What is the solution to (cosx)^2 - 2sinxcosx - (sinx)^2 = 0, 0 ≤ x ≤ 2π?

[glass.shards]

[SOLVED] Trig question

Hi, I'm working on some trig questions and can't get the answer for this last question; I have a hunch that it might be one of those obvious ones where you think too much ...

Either way, help would be much appreciated!

solve (cosx)^2 - 2sinxcosx - (sinx)^2 = 0, 0 ≤ x ≤ 2π giving the answer in exact form

 

[mjsd]

PF welcome.
ok, you should really tell us what you have tried.
hint: if $$\sin \,x \neq 0$$ you can divide through and eliminate the cos and sin... and put them into another trig function.
when sin x =0 then it is simple eh?
(same applies to cos)

 

[glass.shards]

Thanks mjsd,

I've established that it can be simplified to cos2x-sin2x=0, but I'm not sure where to go from there... unless cos2x and sin2x are both zero?

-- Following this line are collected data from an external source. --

[/design/flow/config.mk]
export PLATFORM = sky130hd
export DESIGN_NAME = contador_assincrono_decrescente
export DESIGN_NICKNAME = contador_assincrono_decrescente
export VERILOG_FILES = /design/flow/design.v
export SDC_FILE = /design/flow/constraint.sdc
export NUM_CORES = 4
export LEC_CHECK = 1
export CORE_AREA = 10 10 70 70
export DIE_AREA = 0 0 80 80
[/design/flow/constraint.sdc]
current_design contador_assincrono_decrescente

set clk_period 1.1
set clk_io_pct 0.2

create_clock -name clk0 -period $clk_period [get_ports {clk}]

set non_clock_inputs [all_inputs -no_clocks]
set_input_delay [expr $clk_period * $clk_io_pct] -clock clk0 $non_clock_inputs
set_output_delay [expr $clk_period * $clk_io_pct] -clock clk0 [all_outputs]
[/design/flow/design.v]
module contador_assincrono_decrescente (
  input wire clk,         
  input wire reset,     
  output wire [4:0] out  
);
  reg [4:0] contador;    
  always @(posedge clk or posedge reset) begin
    if (reset) begin
      contador <= 5'b11111; 
    end else begin
      case (contador)
        5'b00000: contador <= 5'b11111;
        default: contador <= contador - 1;
      endcase
    end
  end
  assign out = contador;
endmodule
[/design/flow/run.sh]
#!/bin/bash
# OpenROAD 26Q1-2900-gdf79404cd8, Yosys 0.63+post, stock flow scripts
make -C /OpenROAD-flow-scripts/flow DESIGN_CONFIG=/design/flow/config.mk WORK_HOME=/design/flow/orfs finish
==> flow_summary_export.csv <==
group,metric,value,unit
place,place.gp.congestion,0.6788,
sta,fin_hold_ws,0.4098,ns
global_routing,grt_overflow_total,0,
synthesis,ys_warn_count,1,
sta,hold_viol_final,0,
cts,cts_root_buf,"clkbuf_4",
synthesis,yosysChipArea,227.7,um^2
finish,layout.cells.most_common,"buf_4",
setup_path,regToRegSetupSlack,-0.11,ns
finish,largest_reg_flops,5,
cts,clock-sinks,5,
floorplan,fp.dieH,80,um
worst_hold_path,hold_class,"in2async",
route,detail-route-antenna-nets,0,
synthesis,synth_area_leader_cell,"dfstp_2",
cts,cts_buffers,3,
global_routing,antenna_found_initial,0,
setup_path,cp_slowest_stage_delay,0.52,ns
route,drc,0,
synthesis,ys_top_cells_by_area,"dfstp_2 58%, nand2b_1 8.2%, xor2_1 7.7%, inv_1 6.6%, ha_1 5.5%",
route,routedWlPerCell,7.153,um
power_and_ir_drop,leakagePower,0.0001991,uW
setup_path,crit_family,"flip-flops",
synthesis,ys.flops,5,
status,status,"finished with violations",
cts,path_clk_slew,0.05,ns
floorplan,dieArea,6400,um^2
route,vias_per_cell,2.388,
finish,reg.largest.list,"contador x5",
synthesis,syn_area,227.7,um^2
run,warnings,27,
setup_path,crit_slowest_cell,"dfstp_2",
power_and_ir_drop,total_power,410.9,uW
synthesis,syn_area_per_cell,11.39,um^2
finish,fillerInstances,392,
place,placed_area,385.4,um^2
setup_path,required,1.27,ns
setup_path,worstPathArrival,1.38,ns
sta,final_max_slew_viol_count,0,
sta,worst_pin_slew,0.2184,ns
place,io_buffers,6,
floorplan,fp_util,0.06667,
route,drtIter0Drc,1,
route,n_antenna_cell,0,
global_routing,grt_pass1_vias,195,
floorplan,fp.dieW,80,um
sta,worst_clock_skew,0.005165,ns
setup_path,path_cells,"buf_4, inv_2, ha_4, nand2b_4, a21oi_2, o22a_2",
floorplan,ios,7,
sta,fmax,826.0,MHz
synthesis,top_logic_kind,"simple AND/OR/NAND/NOR gates",
power_and_ir_drop,power_density,907.3,nW/um^2
sta,setup_viol,5,
synthesis,ys_sh_simple,0.1264,
setup_path,critPathKind,"reg2reg",
synthesis,yosys.area_share.xor_xnor,0.07692,
synthesis,mux_share,0,
sta,max_slew_margin,0.8542,
finish,top_register,"contador",
power_and_ir_drop,irDropWorstVdd,0.2889,mV
finish,syn2layout_area_growth,98.90,%
route,wl,608,um
route,first_pass_iters,2,
cts,cts_tree,"yes",
sta,min_period_over_period,1.101,
sta,fin_crit,1.211,ns
cts,clk_latency,0.25,ns
synthesis,ys_cells,20,
sta,finalWorstSetupSlack,-0.1107,ns
synthesis,netlist_instances,20,
floorplan,fp.coreArea,3416,um^2
global_routing,grt_pass1_wl,959,um
route,vias,203,
run,timing.max_cap.violations,0,
finish,fin_area,452.9,um^2
sta,rsz0062_at_grt,"yes",
synthesis,yosys.stat.seqShare,0.5769,
global_routing,track_usage,0.02044,
synthesis,adder_share,0.05495,
setup_path,path_buffers,2,
place,dp_hpwl,463,um
setup_path,critPathLaunchType,"flip-flop",
setup_path,crit_path_max_fanout,3,
floorplan,rows,21,
synthesis,ys_sh_aoi,0.09890,
cts,ctsHtreeMaxLevel,1,
finish,drive_gt1_frac,0.7949,
synthesis,top_area_frac,0.5769,
synthesis,ys_types,10,
setup_path,endpoint_kind,"flip-flop",
finish,final_layout_top_logic_cells,"8 x buf_4, 5 x dfstp_2, 5 x buf_2, 3 x clkbuf_4",
global_routing,grt_max_degree,6,
status,violations,"setup timing",
cts,clock_path_buffers,2,
==> timing repair <==
item / CTS / global route
hold buffers: 0 / 0
gates resized: 21 / 3
pin swaps: 4 / 3
setup endpoints to repair: 8 / 9
setup buffers: 3 / 1
==> metrics by stage <==
step           cells  TNS [ns]  setup WS [ns]    util
5_1_grt           85   -0.6555        -0.1396  0.1326
3_3_place_gp      77   -0.6243        -0.1276  0.1128
6_report          85   -0.3672        -0.1107  0.1326
3_5_place_dp      77   -0.6075        -0.1215  0.1128
2_1_floorplan     20         0       0.001487       -
4_1_cts           84   -0.2719        -0.1112  0.1260
==> power by group <==
part           switching (uW)  total [uW]  internal, uW  leakage, uW
Clock                    86.0         218           132    0.0000177
Sequential                  0         185           185    0.0000546
Combinational            4.29        7.61          3.33     0.000127
Total                    90.3         411           321     0.000199
==> Yosys cell counts <==
master / instances
xor2_1: 2
inv_1: 4
a21oi_1: 1
o22a_2: 1
o31ai_1: 1
dfstp_2: 5
nor2_1: 1
ha_1: 1
nand2b_1: 3
or2_1: 1
==> routing by layer <==
metal  track usage  part of all wire  routed length, um
met3       0.01932              0.11                 64
met5             0                 0                  0
met2       0.02327              0.40                242
met1       0.02616              0.47                285
met4      0.005282             0.026                 16
==> worst paths after layout <==
kind | to | from | depth (start not counted)
min in group clk0 | contador[1] | contador[0] | 4
max | contador[3] | contador[1] | 6
min | contador[1] | reset | 2
max in group asynchronous | contador[3] | reset | 2
min reg2reg | contador[1] | contador[0] | 4
max reg2reg | contador[3] | contador[1] | 6
==> worst reg2reg max path, cell delays in order, from the launching register on <==
cell      delay [ns]
dfstp_2         0.52
buf_4           0.10
inv_2           0.04
ha_4            0.16
nand2b_4        0.06
a21oi_2         0.05
o22a_2          0.20
==> kinds of logic (layout without fill, tap and decap cells) <==
kind of cell	count (synthesis)	count (layout)
xor+xnor	2	2
flops	5	5
fa+ha+maj	1	1
compound gates	3	3
buf+inv	4	23
simple gates	5	5
==> cell type report <==
class / instances / area (um^2) / area share
sequential: 5 / 131.4 / 0.2901
timing repair buffer: 15 / 106.4 / 0.2348
multi-input combinational: 11 / 112.6 / 0.2486
tap: 46 / 57.56 / 0.1271
clock buffer: 3 / 22.52 / 0.04972
inverter: 4 / 17.52 / 0.03867
clock inverter: 1 / 5.005 / 0.01105
Power and IR drop assume default switching activity.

How can you divide through to eliminate cos and sin?

 

[belliott4488]

You might also consider temporarily substituting a for cosx and b for sinx, and see if you get anything that looks easier to solve.

 

[Rainbow Child]

Thanks mjsd,

I've established that it can be simplified to cos2x-sin2x=0, but I'm not sure where to go from there... unless cos2x and sin2x are both zero?

How can you divide through to eliminate cos and sin?

What about trying mjsd's hint in the last equation: divide by $$\sin2\,x$$ if $$\sin2\,x \neq 0$$

or

change $$\cos2\,x$$ to $$\sin(\frac{\pi}{2}-2\,x)$$.

 

[HallsofIvy]

To continue belliot4488's suggestion, can you solve $a^2- 2ab- b^2= 0$ for a in terms of b?

 

[glass.shards]

oh! I think I've got it:

divide both sides by cos2x to get tan2x=1
work out four answers to be π/8, 5π/8, 9π/8, and 13π/8

is this correct?

Thanks for everyone's quick replies! :D

 

[Rainbow Child]

Correct!

 

[glass.shards]

Thank you so much!